Top of Input for this task

--- src/rtl/usb_crc16_tx_if.sv ---
// Serial TX-path bundle between the packet serializer, the CRC-16 appender and the bit stuffer.
interface usb_crc16_tx_if;
  logic        start;
  logic        shift_en;
  logic        d_in;
  logic        data_end;
  logic        abort;
  logic        d_out;
  logic        crc_active;
  logic        busy;
  logic        done;
  logic [15:0] crc_value;

  modport master (
    output start, shift_en, d_in, data_end, abort,
    input  d_out, crc_active, busy, done, crc_value
  );

  modport slave (
    input  start, shift_en, d_in, data_end, abort,
    output d_out, crc_active, busy, done, crc_value
  );
endinterface

--- src/rtl/usb_crc16_tx.sv ---
// USB CRC-16 generator/appender: passes payload bits through, then shifts out the
// complemented CRC MSB first, paced by the downstream bit strobe.
module usb_crc16_tx #(
  parameter logic [15:0] POLY = 16'h8005,
  parameter logic [15:0] INIT = 16'hFFFF
) (
  input  logic           clk,
  input  logic           n_rst,
  usb_crc16_tx_if.slave  bus
);

  typedef enum logic [1:0] {
    ST_IDLE = 2'd0,
    ST_DATA = 2'd1,
    ST_CRC  = 2'd2
  } state_t;

  state_t      state_r;
  state_t      state_nxt_s;
  logic [15:0] crc_r;
  logic [15:0] crc_nxt_s;
  logic [3:0]  cnt_r;
  logic [3:0]  cnt_nxt_s;
  logic        done_r;
  logic        done_nxt_s;
  logic        d_out_s;

  function automatic logic [15:0] crc_step(input logic [15:0] crc, input logic bit_in);
    logic fb;
    fb       = bit_in ^ crc[15];
    crc_step = {crc[14:0], 1'b0} ^ (fb ? POLY : 16'h0000);
  endfunction

  // State, CRC register, append counter and done pulse registers.
  always_ff @(posedge clk) begin
    if (n_rst) begin
      state_r <= ST_IDLE;
      crc_r   <= INIT;
      cnt_r   <= 4'd0;
      done_r  <= 1'b0;
    end else begin
      state_r <= state_nxt_s;
      crc_r   <= crc_nxt_s;
      cnt_r   <= cnt_nxt_s;
      done_r  <= done_nxt_s;
    end
  end

  // Next-state logic; abort beats start, and both beat normal sequencing.
  always_comb begin
    state_nxt_s = state_r;
    crc_nxt_s   = crc_r;
    cnt_nxt_s   = cnt_r;
    done_nxt_s  = 1'b0;
    if (bus.abort) begin
      state_nxt_s = ST_IDLE;
      crc_nxt_s   = INIT;
      cnt_nxt_s   = 4'd0;
    end else if (bus.start) begin
      state_nxt_s = ST_DATA;
      crc_nxt_s   = INIT;
      cnt_nxt_s   = 4'd0;
    end else begin
      case (state_r)
        ST_IDLE: begin
          state_nxt_s = ST_IDLE;
        end
        ST_DATA: begin
          // A bit strobed together with data_end is still folded into the CRC.
          if (bus.shift_en) begin
            crc_nxt_s = crc_step(crc_r, bus.d_in);
          end else begin
            crc_nxt_s = crc_r;
          end
          if (bus.data_end) begin
            state_nxt_s = ST_CRC;
          end else begin
            state_nxt_s = ST_DATA;
          end
        end
        ST_CRC: begin
          if (bus.shift_en) begin
            crc_nxt_s = {crc_r[14:0], 1'b1};
            cnt_nxt_s = cnt_r + 4'd1;
            if (cnt_r == 4'd15) begin
              state_nxt_s = ST_IDLE;
              done_nxt_s  = 1'b1;
            end else begin
              state_nxt_s = ST_CRC;
            end
          end else begin
            state_nxt_s = ST_CRC;
          end
        end
        default: begin
          state_nxt_s = ST_IDLE;
          crc_nxt_s   = INIT;
          cnt_nxt_s   = 4'd0;
        end
      endcase
    end
  end

  // Serial output mux; payload passes through with no register stage.
  always_comb begin
    d_out_s = 1'b1;
    case (state_r)
      ST_IDLE: d_out_s = 1'b1;
      ST_DATA: d_out_s = bus.d_in;
      ST_CRC:  d_out_s = ~crc_r[15];
      default: d_out_s = 1'b1;
    endcase
  end

  assign bus.d_out      = d_out_s;
  assign bus.busy       = (state_r != ST_IDLE);
  assign bus.crc_active = (state_r == ST_CRC);
  assign bus.done       = done_r;
  assign bus.crc_value  = crc_r;

endmodule

--- src/flat_wrapper.sv ---
// flat-port wrapper written by rule: the top's interface ports become plain ports
module usb_crc16_tx_flat 
#(
  parameter logic [15:0] POLY = 16'h8005,
  parameter logic [15:0] INIT = 16'hFFFF
)
  (clk, n_rst, bus_start, bus_shift_en, bus_d_in, bus_data_end, bus_abort, bus_d_out, bus_crc_active, bus_busy, bus_done, bus_crc_value);
  usb_crc16_tx_if bus_i ();
  input  logic clk;
  input  logic n_rst;
  input wire logic [$bits(bus_i.start)-1:0] bus_start;
  input wire logic [$bits(bus_i.shift_en)-1:0] bus_shift_en;
  input wire logic [$bits(bus_i.d_in)-1:0] bus_d_in;
  input wire logic [$bits(bus_i.data_end)-1:0] bus_data_end;
  input wire logic [$bits(bus_i.abort)-1:0] bus_abort;
  output wire logic [$bits(bus_i.d_out)-1:0] bus_d_out;
  output wire logic [$bits(bus_i.crc_active)-1:0] bus_crc_active;
  output wire logic [$bits(bus_i.busy)-1:0] bus_busy;
  output wire logic [$bits(bus_i.done)-1:0] bus_done;
  output wire logic [$bits(bus_i.crc_value)-1:0] bus_crc_value;
  assign bus_i.start = bus_start;
  assign bus_i.shift_en = bus_shift_en;
  assign bus_i.d_in = bus_d_in;
  assign bus_i.data_end = bus_data_end;
  assign bus_i.abort = bus_abort;
  assign bus_d_out = bus_i.d_out;
  assign bus_crc_active = bus_i.crc_active;
  assign bus_busy = bus_i.busy;
  assign bus_done = bus_i.done;
  assign bus_crc_value = bus_i.crc_value;
  usb_crc16_tx #(.POLY(POLY), .INIT(INIT)) u_core (.clk(clk), .n_rst(n_rst), .bus(bus_i));
endmodule
--- config.mk ---
export PLATFORM = sky130hd
export DESIGN_NAME = usb_crc16_tx_flat
export DESIGN_NICKNAME = d
export VERILOG_FILES = /design/src/rtl/usb_crc16_tx_if.sv /design/src/rtl/usb_crc16_tx.sv /design/src/flat_wrapper.sv
export SDC_FILE = /design/constraint.sdc
export NUM_CORES = 1
export LEC_CHECK = 0
export CORE_MARGIN = 4
export CORE_UTILIZATION = 43
export DETAILED_ROUTE_END_ITERATION = 7
export PLACE_DENSITY = 0.74
export SYNTH_ARGS = -nofsm -noshare
export SYNTH_HDL_FRONTEND = slang
export SYNTH_SLANG_ARGS = --single-unit
--- constraint.sdc ---
create_clock -name clk -period 1.8 [get_ports clk]
set_input_delay 0.54 -clock clk [delete_from_list [all_inputs] [get_ports clk]]
set_output_delay 0.54 -clock clk [all_outputs]
set_load 0.01 [all_outputs]
==> results of run 1 <==
[metrics by stage]
| step | setup TNS (ns) | std cells |
|---|---|---|
| 6_report | -0.03278 | 196 |
| 5_1_grt | -0.3651 | 196 |
| 4_1_cts | -0.1048 | 193 |
| 3_5_place_dp | -3.810 | 189 |
| 3_3_place_gp | -3.447 | 189 |
| 2_1_floorplan | 0 | 126 |
[kinds of logic (layout without fill, tap and decap cells)]
kind of cell             count (synthesis)  count (layout)  synth area share
AO/OA/AOI/OAI                           43              43            0.2665
XOR/XNOR                                 3               3           0.02381
adder cells (fa/ha/maj)                  4               4           0.04535
buffers and inverters                   18              58           0.09524
flip-flops                              23              23            0.4172
multiplexers                             2               2           0.01814
AND/OR/NAND/NOR                         33              33            0.1338
[layer usage]
metal  track usage  wire length, um
met1        0.1913             1138
met2        0.2648             1405
met3       0.04386              234
met4       0.09709               29
met5             0                0
[worst register-to-register path, stage by stage, from the launching register on]
cell and delay (ns):
sky130_fd_sc_hd__dfxtp_2 0.35, sky130_fd_sc_hd__buf_4 0.14, sky130_fd_sc_hd__ha_4 0.15, sky130_fd_sc_hd__buf_4 0.15, sky130_fd_sc_hd__or2_4 0.25, sky130_fd_sc_hd__a21o_4 0.24, sky130_fd_sc_hd__clkbuf_16 0.16, sky130_fd_sc_hd__a211o_1 0.28
[path summary, 6_finish.rpt]
path                                   to                    start
setup / recovery                bus_d_out        u_core.state_r[1]
hold / removal    u_core.bus.crc_value[3]  u_core.bus.crc_value[3]
setup reg to reg  u_core.bus.crc_value[8]        u_core.state_r[1]
hold reg to reg   u_core.bus.crc_value[3]  u_core.bus.crc_value[3]
[sequential cells by signal (all words and copies together), names as in the netlist]
register              flops
u_core.bus.done           1
u_core.state_r            2
u_core.cnt_r              4
u_core.bus.crc_value     16
[power breakdown]
group | switching (W) | internal [W] | leakage [nW]
Clock | 0.000159 | 0.0000830 | 0.0177
Sequential | 0.00000362 | 0.000514 | 0.183
Combinational | 0.0000590 | 0.0000646 | 0.421
[placed cells by master (no fill, tap or decap), types with 3 or more instances in the layout]
master and instances:
sky130_fd_sc_hd__a211o_1 13, sky130_fd_sc_hd__dfxtp_1 13, sky130_fd_sc_hd__inv_1 6, sky130_fd_sc_hd__clkbuf_4 3
sky130_fd_sc_hd__dlygate4sd2_1 4, sky130_fd_sc_hd__buf_4 16, sky130_fd_sc_hd__nor3_1 3, sky130_fd_sc_hd__dlymetal6s2s_1 9
sky130_fd_sc_hd__clkdlybuf4s50_1 11, sky130_fd_sc_hd__nand2_1 16, sky130_fd_sc_hd__nor2_1 6, sky130_fd_sc_hd__dfxtp_2 10
sky130_fd_sc_hd__a21oi_1 18
[timing repair]
action | in CTS | in global routing
gates resized for setup | 15 | 24
pin swaps | 0 | 3
gates cloned | 0 | 2
buffers inserted | 0 | 1
endpoints found under the setup margin | 8 | 30
[cell type report]
class	instances	area, sq um	share of cell area
multi-input combinational	85	575.6	0.3563
tap	30	37.54	0.02324
clock buffer	3	22.52	0.01394
inverter	8	32.53	0.02014
timing repair buffer	46	469.2	0.2905
clock inverter	1	5.005	0.003098
sequential	23	473.0	0.2928
==> impl_metrics.csv, run 1 <==
group,metric,value,unit
placed_design,detailed_place_hpwl,1864,um
min_path,timing.hold.worst.class,"reg2reg",
drt,finalWirelength,2806,um
timing,period_share,1.007,
logic_synthesis,synth.lib_cells_used.distinct,28,
critical_path,timing_worst_setup_path_type,"reg2out",
logic_synthesis,post_synth.cell_area_avg,8.758,sq um
clock_network,clock-sinks,23,
grt,grt_max_degree,27,
die,fp.dieH,58.66,um
placed_design,port_buffers,26,
drt,routedWlPerCell,14.32,um
timing,final.hold.worst_slack,0.4851,ns
critical_path,worst_setup_path_end_kind,"primary output",
logic_synthesis,synth_most_common_cell,"sky130_fd_sc_hd__dfxtp_1",
clock_network,h_tree_depth,1,
drt,routed_via_density,5.378,
power,power.density,546.4,nW/um^2
clock_network,clock_path_buffers,2,
die,initial_utilization,0.4495,
power,vdd.ir_drop.worst,0.5782,mV
critical_path,worstPathBufferInverterCount,3,
layout,n_diodes,0,
logic_synthesis,synth.cells.most_frequent,"sky130_fd_sc_hd__dfxtp_1 (23), sky130_fd_sc_hd__a21oi_1 (18), sky130_fd_sc_hd__nand2_1 (16)",
logic_synthesis,post_synth_instance_area,1104,sq um
critical_path,delay_of_the_slowest_critical_path_stage,0.36,ns
flow_run,drv.max_cap_violation_count,0,
die,area_enclosed_by_the_die_boundary,3441,sq um
critical_path,timing.critical_path.slowest_stage_cell,"sky130_fd_sc_hd__dfxtp_2",
clock_network,clk_latency,0.31,ns
logic_synthesis,synth.ff_latch_count,23,
logic_synthesis,synth.net_count,137,
layout,nets_final,178,
critical_path,critPathMaxFanout,2,
timing,timing_max_transition_violations_final,0,
timing,number_of_hold_violations_in_the_final_report,0,
timing,setup_repair_after_global_routing_missed_its_margin,"true",
logic_synthesis,post_synth_inst_count,126,
timing,worst_clock_skew,0.006518,ns
die,core_region_area,2455,sq um
drt,num_vias,1054,
power,p_leak,0.6222,nW
logic_synthesis,synth_enable_flop_cells,0,
placed_design,place_area,1471,sq um
critical_path,cp_cell_sequence,"buf_4 -> ha_4 -> inv_1 -> o211ai_1 -> buf_2",
clock_network,cts_hold_buffers,0,
logic_synthesis,asyncSetResetFlopFracSynth,0,
grt,grt_pass1_vias,988,
logic_synthesis,yosysWarnings,0,
timing,slew-limit-headroom,0.6595,
critical_path,critical-path-top-delay-family,"flip-flops",
critical_path,setup.worst_path.start_class,"flop",
logic_synthesis,synth_top_area_frac,0.4172,
timing,worst_slack_setup_final,-0.01259,ns
status,outcome,"finished with violations",
grt,wire_length_of_the_first_global_routing_pass,4305,um
critical_path,worst_ep_arrival_time,1.27,ns
logic_synthesis,yosysTopAreaCell,"sky130_fd_sc_hd__dfxtp_1",
layout,finish.instance_area,1615,sq um
critical_path,critical_path_cell_count,5,
grt,grt_use_total,0.1629,
min_path,whs_path_depth,1,
clock_network,root_buffer,"sky130_fd_sc_hd__clkbuf_4",
die,io_pins,27,
placed_design,dpl_worst_slack,-0.4714,ns
drt,drtAntennaViolNets,0,
timing,maxClockFrequency,551.7,MHz
timing,post-route-min-period,1.813,ns
drt,drt_pass1_iterations,4,
layout,layout-drive-gt1-share,0.2590,
drt,post-route-drc-count,0,
placed_design,gp_congestion,0.8317,
status,failed_checks,"setup timing",
clock_network,tritoncts_clock_tree,"yes",
layout,syn_to_final_growth,46.37,%
logic_synthesis,ys_dominant_reg_cell,"sky130_fd_sc_hd__dfxtp_1",
layout,final_core_utilization,0.6580,
critical_path,worst_reg_to_reg_setup_slack,-0.01,ns
logic_synthesis,yosysSeqAreaShare,0.4172,
layout,fillCellCount,208,
drt,initialDrtViolationCount,30,
die,placement_rows,18,
grt,grt_overflow_total,0,
power,total_power_draw,0.0008826,W
clock_network,register_clock_pin_slew_on_the_reported_worst_setup_and_hold_paths,0.13,ns
timing,total_of_endpoints_with_negative_setup_slack_in_the_final_report,6,
critical_path,critical_path_required,1.26,ns
timing,worst-slew-pin-transition,0.4979,ns
grt,antenna_violations_before_repair,0,
logic_synthesis,synth_area_leaders,"sky130_fd_sc_hd__dfxtp_1 (42%), sky130_fd_sc_hd__a211o_1 (10%), sky130_fd_sc_hd__a21oi_1 (8.2%)",
clock_network,tritoncts.num_buffers,3,
critical_path,r2r_cells,7,
die,floorplan.die.width,58.66,um
(Power assumes the default switching activity.)
==> run 2, diff against run 1 <==
- CTS_CLUSTER_SIZE: not set -> 24
==> results of run 2 <==
Final layout, timing and power as in run 1 (identical DEF).
==> run 3, diff against run 2 <==
- CORE_UTILIZATION: 43 -> 48
- CTS_CLUSTER_SIZE: 24 -> 8
- PLACE_DENSITY: 0.74 -> 0.78
- clock period: 1.8 -> 2 ns (I/O delays scaled with it)
==> impl_metrics.csv, run 3 (same netlist as run 1, synthesis figures left out) <==
group,metric,value,unit
power,p_leak,0.6116,nW
critical_path,setup.worst_path.start_class,"flop",
die,initial_utilization,0.5037,
die,floorplan.die.width,55.95,um
clock_network,clock-sinks,23,
layout,layout-drive-gt1-share,0.1411,
critical_path,worst_ep_arrival_time,1.36,ns
critical_path,critical_path_required,1.40,ns
status,outcome,"complete, no violations",
clock_network,clock_path_buffers,2,
min_path,timing.hold.worst.start,"u_core.bus.crc_value[5]",
drt,initialDrtViolationCount,23,
critical_path,worstPathBufferInverterCount,3,
timing,post-route-min-period,1.957,ns
critical_path,r2r_cells,7,
die,fp.dieH,55.95,um
placed_design,gp_congestion,0.7639,
layout,syn_to_final_growth,35.94,%
min_path,whs_endpoint,"u_core.bus.crc_value[5]",
clock_network,h_tree_depth,1,
critical_path,delay_of_the_slowest_critical_path_stage,0.35,ns
placed_design,detailed_place_hpwl,1811,um
timing,final.hold.worst_slack,0.5111,ns
clock_network,clk_latency,0.30,ns
timing,worst-slew-pin-transition,0.5182,ns
drt,finalWirelength,2522,um
clock_network,register_clock_pin_slew_on_the_reported_worst_setup_and_hold_paths,0.12,ns
die,area_enclosed_by_the_die_boundary,3130,sq um
layout,n_diodes,0,
drt,detail_route.wirelength.met1,1111,um
drt,drtAntennaViolNets,0,
placed_design,place_area,1476,sq um
critical_path,cp_cell_sequence,"inv_1 -> ha_1 -> buf_4 -> dlygate4sd2_1",
grt,antenna_violations_before_repair,0,
critical_path,critPathMaxFanout,7,
drt,detailroute.wirelength.met2,1211,um
layout,fillCellCount,201,
grt,wire_length_of_the_first_global_routing_pass,4540,um
layout,finish.instance_area,1500,sq um
grt,grt_use_total,0.1754,
layout,layout.cells.most_common_list,"sky130_fd_sc_hd__clkdlybuf4s50_1 (22), sky130_fd_sc_hd__dfxtp_1 (22), sky130_fd_sc_hd__a21oi_1 (18), sky130_fd_sc_hd__nand2_1 (16), sky130_fd_sc_hd__buf_4 (15)",
drt,routed_via_density,5.471,
grt,grt_overflow_total,0,
timing,maxClockFrequency,511.0,MHz
critical_path,rr_startpoint,"u_core.state_r[0]",
power,vdd.ir_drop.worst,0.3551,mV
timing,worst_clock_skew,0.005948,ns
drt,wl_met3,164,um
power,power.density,513.9,nW/um^2
drt,post-route-drc-count,0,
timing,timing_max_transition_violations_final,0,
min_path,whs_path_depth,1,
layout,largest_register_ff_count,16,
timing,period_share,0.9785,
die,placement_rows,17,
drt,routedWlPerCell,13.20,um
die,core_region_area,2191,sq um
critical_path,timing.critical_path.slowest_stage_cell,"sky130_fd_sc_hd__dfxtp_2",
timing,total_of_endpoints_with_negative_setup_slack_in_the_final_report,0,
drt,topRoutingLayerUsed,"met4",
drt,num_vias,1045,
timing,slew-limit-headroom,0.6456,
clock_network,tritoncts_clock_tree,"yes",
layout,nets_final,175,
critical_path,critical_path.reg2reg.endpoint,"u_core.bus.crc_value[11]",
timing,number_of_hold_violations_in_the_final_report,0,
flow_run,drv.max_cap_violation_count,0,
timing,setup_repair_after_global_routing_missed_its_margin,"false",
min_path,timing.hold.worst.class,"reg2reg",
placed_design,port_buffers,26,
clock_network,root_buffer,"sky130_fd_sc_hd__clkbuf_4",
critical_path,timing_worst_setup_path_type,"reg2out",
grt,grt_pass1_vias,1058,
critical_path,critical_path_cell_count,4,
clock_network,tritoncts.num_buffers,3,
grt,grt_max_degree,27,
drt,drt_pass1_iterations,4,
critical_path,critical-path-top-delay-family,"buffers and inverters",
critical_path,worst_setup_path_end_kind,"primary output",
die,io_pins,27,
critical_path,worst_reg_to_reg_setup_slack,0.16,ns
## run 3: worst max-delay path by stage
stage                            from             end  slack (ns)
finish              u_core.state_r[0]  bus_crc_active        0.04
global route        u_core.state_r[0]  bus_crc_active       0.002
CTS                 u_core.state_r[0]  bus_crc_active        0.01
detailed placement           bus_d_in       bus_d_out       -0.37
global placement             bus_d_in       bus_d_out       -0.36
floorplan           u_core.state_r[0]       bus_d_out        0.08
## run 3: layer usage
metal,global-route usage,vias up
li1,-,518
met1,0.2011,482
met2,0.3074,41
met3,0.04408,4
met4,0.07458,0
met5,0,-
## run 3: power by group
part	switching [W]	leakage (nW)	total, W	internal (W)
clock network	0.000132	0.0177	0.000207	0.0000745
registers	0.00000313	0.187	0.000465	0.000462
logic	0.0000485	0.407	0.0000992	0.0000507
## run 3: final cells by class
class | instances | area [sq um] | share of cell area
Clock buffer | 3 | 22.52 | 0.01501
Tap cell | 28 | 35.03 | 0.02335
Inverter | 8 | 30.03 | 0.02002
Timing Repair Buffer | 43 | 407.9 | 0.2719
Multi-Input combinational cell | 85 | 538.0 | 0.3586
Clock inverter | 1 | 5.005 | 0.003336
Sequential cell | 23 | 461.7 | 0.3078
## run 3: what timing repair did
item	CTS	global route
hold buffers	0	0
setup endpoints to repair	3	2
gates resized for setup	6	2
setup buffers	0	0
## run 3: stage by stage
step / power (W) / util / setup WS [ns] / setup TNS [ns] / instances
finish: 0.0007709 / 0.6848 / 0.04309 / 0 / 191
global placement: 0.0005735 / 0.6739 / -0.3551 / -1.071 / 187
detailed placement: 0.0005751 / 0.6739 / -0.3667 / -1.245 / 187
floorplan: 0.0005292 / - / 0.08200 / 0 / 126
global route: 0.0008166 / 0.6848 / 0.002128 / 0 / 191
CTS: 0.0007808 / 0.6830 / 0.01076 / 0 / 191
## run 3: worst register-to-register path: stages (launching register included)
cell and delay (ns):
sky130_fd_sc_hd__dfxtp_2 0.35, sky130_fd_sc_hd__inv_1 0.06, sky130_fd_sc_hd__ha_1 0.20, sky130_fd_sc_hd__buf_4 0.16, sky130_fd_sc_hd__or2_1 0.28, sky130_fd_sc_hd__a21o_1 0.23
sky130_fd_sc_hd__buf_12 0.16, sky130_fd_sc_hd__a211o_1 0.30
==> RTL edit, RTL diff (flow settings as in run 1) <==
Reset style: asynchronous (`n_rst`), changed in one clocked block.
--- a/src/rtl/usb_crc16_tx.sv
+++ b/src/rtl/usb_crc16_tx.sv
@@ -32,7 +32,7 @@
   endfunction
 
   // State, CRC register, append counter and done pulse registers.
-  always_ff @(posedge clk) begin
+  always_ff @(posedge clk or posedge n_rst) begin
     if (n_rst) begin
       state_r <= ST_IDLE;
       crc_r   <= INIT;
Formal check against the unedited RTL: differs if n_rst is asserted again (counterexample within 4 cycles, from zero or initial values and one cycle with n_rst high); with n_rst held inactive, the same outputs for 10 cycles.
==> RTL edit against run 1 <==
The run still ends with negative setup slack left; global-route usage down 0.14 points; cell area increased by 2.0%; total power is 8.4% higher; core utilization shrank 0.47 points; setup slack worse by 0.086 ns; sequential cell count unchanged; synthesized cell count shrank 3.2%; worst hold slack improved by 0.033 ns; area after synthesis increased by 4.1%; routed wire length decreased by 0.82%; largest power group unchanged.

Bottom of Input for this task

Please make an exact copy of the lines above from the line with "[power breakdown]" through the line with "sky130_fd_sc_hd__clkdlybuf4s50_1 11, sky130_fd_sc_hd__nand2_1", both ends included.

## Result of the task
[power breakdown]
group | switching (W) | internal [W] | leakage [nW]
Clock | 0.000159 | 0.0000830 | 0.0177
Sequential | 0.00000362 | 0.000514 | 0.183
Combinational | 0.0000590 | 0.0000646 | 0.421
[placed cells by master (no fill, tap or decap), types with 3 or more instances in the layout]
master and instances:
sky130_fd_sc_hd__a211o_1 13, sky130_fd_sc_hd__dfxtp_1 13, sky130_fd_sc_hd__inv_1 6, sky130_fd_sc_hd__clkbuf_4 3
sky130_fd_sc_hd__dlygate4sd2_1 4, sky130_fd_sc_hd__buf_4 16, sky130_fd_sc_hd__nor3_1 3, sky130_fd_sc_hd__dlymetal6s2s_1 9
sky130_fd_sc_hd__clkdlybuf4s50_1 11, sky130_fd_sc_hd__nand2_1 16, sky130_fd_sc_hd__nor2_1 6, sky130_fd_sc_hd__dfxtp_2 10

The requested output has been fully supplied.